[Start of section]

Source: an optimization exercise on an open RTL-to-GDS flow (aim: small area and a short achievable clock period). Production flows keep margins and buffers that such runs may drop.

==> 05-21: inputs <==
## dit_fft_8
module dit_fft_8(clk,reset,mode,x,y);
  input clk, reset, mode;
  input [255:0] x;
  output reg [255:0] y;
  genvar g;
  wire [15:0] Xr [0:7];
  wire [15:0] Xi [0:7];
  generate for (g = 0; g < 8; g = g + 1) begin : gin
    assign Xr[g] = x[(2*g)*16 +: 16];
    assign Xi[g] = x[(2*g+1)*16 +: 16];
  end endgenerate
  wire [255:0] B;
  sum4 #(0) ub0r(Xr[0],  Xr[4],  Xr[2],  Xr[6],  B[0*16 +: 16]);
  sum4 #(0) ub0i(Xi[0],  Xi[4],  Xi[2],  Xi[6],  B[1*16 +: 16]);
  sum4 #(2) ub1r(Xr[0], ~Xr[4],  Xi[2], ~Xi[6],  B[2*16 +: 16]);
  sum4 #(2) ub1i(Xi[0], ~Xi[4], ~Xr[2],  Xr[6],  B[3*16 +: 16]);
  sum4 #(2) ub2r(Xr[0],  Xr[4], ~Xr[2], ~Xr[6],  B[4*16 +: 16]);
  sum4 #(2) ub2i(Xi[0],  Xi[4], ~Xi[2], ~Xi[6],  B[5*16 +: 16]);
  sum4 #(2) ub3r(Xr[0], ~Xr[4], ~Xi[2],  Xi[6],  B[6*16 +: 16]);
  sum4 #(2) ub3i(Xi[0], ~Xi[4],  Xr[2], ~Xr[6],  B[7*16 +: 16]);
  sum4 #(0) ub4r(Xr[1],  Xr[5],  Xr[3],  Xr[7],  B[8*16 +: 16]);
  sum4 #(0) ub4i(Xi[1],  Xi[5],  Xi[3],  Xi[7],  B[9*16 +: 16]);
  sum4 #(2) ub5r(Xr[1], ~Xr[5],  Xi[3], ~Xi[7],  B[10*16 +: 16]);
  sum4 #(2) ub5i(Xi[1], ~Xi[5], ~Xr[3],  Xr[7],  B[11*16 +: 16]);
  sum4 #(2) ub6r(Xr[1],  Xr[5], ~Xr[3], ~Xr[7],  B[12*16 +: 16]);
  sum4 #(2) ub6i(Xi[1],  Xi[5], ~Xi[3], ~Xi[7],  B[13*16 +: 16]);
  sum4 #(2) ub7r(Xr[1], ~Xr[5], ~Xi[3],  Xi[7],  B[14*16 +: 16]);
  sum4 #(2) ub7i(Xi[1], ~Xi[5],  Xr[3], ~Xr[7],  B[15*16 +: 16]);
  wire [255:0] bnext;
  generate for (g = 0; g < 8; g = g + 1) begin : gsw
    localparam integer PK = (g % 2 == 0) ? g : (g ^ 2);
    assign bnext[(2*g)*16 +: 16]   = mode ? B[(2*PK+1)*16 +: 16] : B[(2*g)*16 +: 16];
    assign bnext[(2*g+1)*16 +: 16] = mode ? B[(2*PK)*16 +: 16]   : B[(2*g+1)*16 +: 16];
  end endgenerate
  reg [255:0] b;
  always @(posedge clk or posedge reset)
    if (reset) b <= 256'h0;
    else       b <= bnext;
  wire [15:0] b0r = b[0*16 +: 16], b0i = b[1*16 +: 16];
  wire [15:0] b1r = b[2*16 +: 16], b1i = b[3*16 +: 16];
  wire [15:0] b2r = b[4*16 +: 16], b2i = b[5*16 +: 16];
  wire [15:0] b3r = b[6*16 +: 16], b3i = b[7*16 +: 16];
  wire [15:0] b4r = b[8*16 +: 16], b4i = b[9*16 +: 16];
  wire [15:0] b5r = b[10*16 +: 16], b5i = b[11*16 +: 16];
  wire [15:0] b6r = b[12*16 +: 16], b6i = b[13*16 +: 16];
  wire [15:0] b7r = b[14*16 +: 16], b7i = b[15*16 +: 16];
  wire [255:0] Y;
  ...
Settings: LEC_CHECK=0, CAP_MARGIN=20, CORE_MARGIN=2, CORE_UTILIZATION=40, SETUP_SLACK_MARGIN=5, SLEW_MARGIN=20; clock period 12.0 ns.
run.sh (not shown) runs the stock make flow with config.mk's settings and CLKGATE_MAP_FILE= SYNTH_SCRIPT=/design/flow/synth_recipe.tcl, a recipe that flattens the netlist after the stock synthesis.
==> 10-05: changes against 05-21 <==
==> flow/design.v (replaced) <==
`timescale 1 ns/1 ns
module dit_fft_8(clk,reset,mode,x,y);
  input clk, reset, mode;
  input [255:0] x;
  output reg [255:0] y;
  genvar g;
  wire [15:0] Xr [0:7];
  wire [15:0] Xi [0:7];
  generate for (g = 0; g < 8; g = g + 1) begin : gin
    assign Xr[g] = mode ? x[(2*g+1)*16 +: 16] : x[(2*g)*16 +: 16];
    assign Xi[g] = mode ? x[(2*g)*16 +: 16]   : x[(2*g+1)*16 +: 16];
  end endgenerate
  wire [255:0] bnext;
  sum4 #(0) ub0r(Xr[0],  Xr[4],  Xr[2],  Xr[6],  bnext[0*16 +: 16]);
  sum4 #(0) ub0i(Xi[0],  Xi[4],  Xi[2],  Xi[6],  bnext[1*16 +: 16]);
  sum4 #(2) ub1r(Xr[0], ~Xr[4],  Xi[2], ~Xi[6],  bnext[2*16 +: 16]);
  sum4 #(2) ub1i(Xi[0], ~Xi[4], ~Xr[2],  Xr[6],  bnext[3*16 +: 16]);
  sum4 #(2) ub2r(Xr[0],  Xr[4], ~Xr[2], ~Xr[6],  bnext[4*16 +: 16]);
  sum4 #(2) ub2i(Xi[0],  Xi[4], ~Xi[2], ~Xi[6],  bnext[5*16 +: 16]);
  sum4 #(2) ub3r(Xr[0], ~Xr[4], ~Xi[2],  Xi[6],  bnext[6*16 +: 16]);
  sum4 #(2) ub3i(Xi[0], ~Xi[4],  Xr[2], ~Xr[6],  bnext[7*16 +: 16]);
  sum4 #(0) ub4r(Xr[1],  Xr[5],  Xr[3],  Xr[7],  bnext[8*16 +: 16]);
  sum4 #(0) ub4i(Xi[1],  Xi[5],  Xi[3],  Xi[7],  bnext[9*16 +: 16]);
  sum4 #(2) ub5r(Xr[1], ~Xr[5],  Xi[3], ~Xi[7],  bnext[10*16 +: 16]);
  sum4 #(2) ub5i(Xi[1], ~Xi[5], ~Xr[3],  Xr[7],  bnext[11*16 +: 16]);
  sum4 #(2) ub6r(Xr[1],  Xr[5], ~Xr[3], ~Xr[7],  bnext[12*16 +: 16]);
  sum4 #(2) ub6i(Xi[1],  Xi[5], ~Xi[3], ~Xi[7],  bnext[13*16 +: 16]);
  sum4 #(2) ub7r(Xr[1], ~Xr[5], ~Xi[3],  Xi[7],  bnext[14*16 +: 16]);
  sum4 #(2) ub7i(Xi[1], ~Xi[5],  Xr[3], ~Xr[7],  bnext[15*16 +: 16]);
  reg [255:0] b;
  always @(posedge clk or posedge reset)
    if (reset) b <= 256'h0;
    else       b <= bnext;
  wire [15:0] b0r = b[0*16 +: 16], b0i = b[1*16 +: 16];
  wire [15:0] b1r = b[2*16 +: 16], b1i = b[3*16 +: 16];
  wire [15:0] b2r = b[4*16 +: 16], b2i = b[5*16 +: 16];
  wire [15:0] b3r = b[6*16 +: 16], b3i = b[7*16 +: 16];
  wire [15:0] b4r = b[8*16 +: 16], b4i = b[9*16 +: 16];
  wire [15:0] b5r = b[10*16 +: 16], b5i = b[11*16 +: 16];
  wire [15:0] b6r = b[12*16 +: 16], b6i = b[13*16 +: 16];
  wire [15:0] b7r = b[14*16 +: 16], b7i = b[15*16 +: 16];
  wire [255:0] Y;
  add2 #(16) uy0r(b0r,  b4r, 1'b0, Y[0*16 +: 16]);
  add2 #(16) uy0i(b0i,  b4i, 1'b0, Y[1*16 +: 16]);
  add2 #(16) uy4r(b0r, ~b4r, 1'b1, Y[8*16 +: 16]);
  add2 #(16) uy4i(b0i, ~b4i, 1'b1, Y[9*16 +: 16]);
  add2 #(16) uy2r(b2r,  b6i, 1'b0, Y[4*16 +: 16]);
  add2 #(16) uy2i(b2i, ~b6r, 1'b1, Y[5*16 +: 16]);
  add2 #(16) uy6r(b2r, ~b6i, 1'b1, Y[12*16 +: 16]);
  add2 #(16) uy6i(b2i,  b6r, 1'b0, Y[13*16 +: 16]);
  wire [16:0] s1, s2, s3, s4;
  add2 #(17) us1({b5r[15], b5r}, { b5i[15],  b5i}, 1'b0, s1);
  add2 #(17) us2({b5i[15], b5i}, {~b5r[15], ~b5r}, 1'b1, s2);
  add2 #(17) us3({b7i[15], b7i}, {~b7r[15], ~b7r}, 1'b1, s3);
  add2 #(17) us4({b7r[15], b7r}, { b7i[15],  b7i}, 1'b0, s4);
  twid #(0) ut1r(b1r, s1, Y[2*16 +: 16],  Y[10*16 +: 16]);   
  twid #(0) ut1i(b1i, s2, Y[3*16 +: 16],  Y[11*16 +: 16]);   
  twid #(0) ut3r(b3r, s3, Y[6*16 +: 16],  Y[14*16 +: 16]);   
  twid #(1) ut3i(b3i, s4, Y[7*16 +: 16],  Y[15*16 +: 16]);   
  wire [255:0] ynext;
  generate for (g = 0; g < 8; g = g + 1) begin : gout
    assign ynext[(2*g)*16 +: 16]   = mode ? {{3{Y[(2*g+2)*16-1]}}, Y[(2*g+1)*16+3 +: 13]} : Y[(2*g)*16 +: 16];
    assign ynext[(2*g+1)*16 +: 16] = mode ? {{3{Y[(2*g+1)*16-1]}}, Y[(2*g)*16+3 +: 13]}   : Y[(2*g+1)*16 +: 16];
  end endgenerate
  always @(posedge clk or posedge reset)
    if (reset) y <= 256'h0;
    else       y <= ynext;
endmodule
module sum4 #(parameter K = 0) (p, q, r, t, s);
  input [15:0] p, q, r, t;
  output [15:0] s;
  wire [15:0] s1 = p ^ q ^ r;
  wire [15:0] c1 = (p & q) | (p & r) | (q & r);
  wire [15:0] c1s = {c1[14:0], K >= 1};
  wire [15:0] s2 = s1 ^ c1s ^ t;
  wire [15:0] c2 = (s1 & c1s) | (s1 & t) | (c1s & t);
  add2 #(16) ua(s2, {c2[14:0], K >= 2}, 1'b0, s);
endmodule
module twid #(parameter NEG = 0) (b, s, yp, ym);
  input [15:0] b;
  input [16:0] s;
  output [15:0] yp, ym;
  wire [23:0] e = {{7{s[16]}}, s};
  wire [23:0] o1 = e << 7, o2 = e << 5, o3 = e << 4, o4 = e << 2, o5 = e;
  wire [23:0] t1 = o1 ^ o2 ^ o3;
  wire [23:0] u1 = ((o1 & o2) | (o1 & o3) | (o2 & o3)) << 1;
  wire [23:0] t2 = t1 ^ u1 ^ o4;
  wire [23:0] u2 = ((t1 & u1) | (t1 & o4) | (u1 & o4)) << 1;
  wire [23:0] m1 = t2 ^ u2 ^ o5;
  wire [23:0] m2 = ((t2 & u2) | (t2 & o5) | (u2 & o5)) << 1;
  wire [23:0] ap = NEG ? {b, 8'h82} : {b, 8'h80};
  wire [23:0] am = NEG ? {b, 8'h7F} : {b, 8'h81};
  wire [23:0] n1 = NEG ? ~m1 : m1, n2 = NEG ? ~m2 : m2;    
  wire [23:0] v1 = NEG ? m1 : ~m1, v2 = NEG ? m2 : ~m2;    
  wire [23:0] sp1 = ap ^ n1 ^ n2;
  wire [23:0] cp1 = ((ap & n1) | (ap & n2) | (n1 & n2)) << 1;
  wire [23:0] sm1 = am ^ v1 ^ v2;
  wire [23:0] cm1 = ((am & v1) | (am & v2) | (v1 & v2)) << 1;
  wire [23:0] rp, rm;
  add2 #(24) uap(sp1, cp1, 1'b0, rp);
  add2 #(24) uam(sm1, cm1, 1'b0, rm);
  assign yp = rp[23:8];
  assign ym = rm[23:8];
endmodule
module add2 #(parameter W = 16) (a, b, ci, s);
  input [W-1:0] a, b;
  input ci;
  output [W-1:0] s;
  localparam L = $clog2(W);
  wire [W-1:0] p = a ^ b;
  wire [W-1:0] g0 = a & b;
  wire [W-1:0] G [0:L];
  wire [W-1:0] P [0:L];
  assign G[0] = {g0[W-1:1], g0[0] | (p[0] & ci)};
  assign P[0] = p;
  genvar l, i;
  generate for (l = 0; l < L; l = l + 1) begin : lv
    for (i = 0; i < W; i = i + 1) begin : bt
      if ((i >> l) & 1) begin : mg
        assign G[l+1][i] = G[l][i] | (P[l][i] & G[l][((i >> l) << l) - 1]);
        assign P[l+1][i] = P[l][i] & P[l][((i >> l) << l) - 1];
      end else begin : ps
        assign G[l+1][i] = G[l][i];
        assign P[l+1][i] = P[l][i];
      end
    end
  end endgenerate
  assign s = p ^ {G[L][W-2:0], ci};
endmodule
==> results.ini <==
[layout]
buf_share=0.0742
inv_count=1239

[floorplan]
die-area_um2=159000
tap_cells=2044

[clocking]
path_clk_slew_ns=0.06
htreeDepth=2
cts_made_buffers=61

[route]
met2WireLength_um=96800

[run_status]
status=finished clean

[end of results for 05-21]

[End of section]

**REQUIREMENT**
All lines with the word "that" must be located in the data and copied.

**ANSWER BOX**
Source: an optimization exercise on an open RTL-to-GDS flow (aim: small area and a short achievable clock period). Production flows keep margins and buffers that such runs may drop.
run.sh (not shown) runs the stock make flow with config.mk's settings and CLKGATE_MAP_FILE= SYNTH_SCRIPT=/design/flow/synth_recipe.tcl, a recipe that flattens the netlist after the stock synthesis.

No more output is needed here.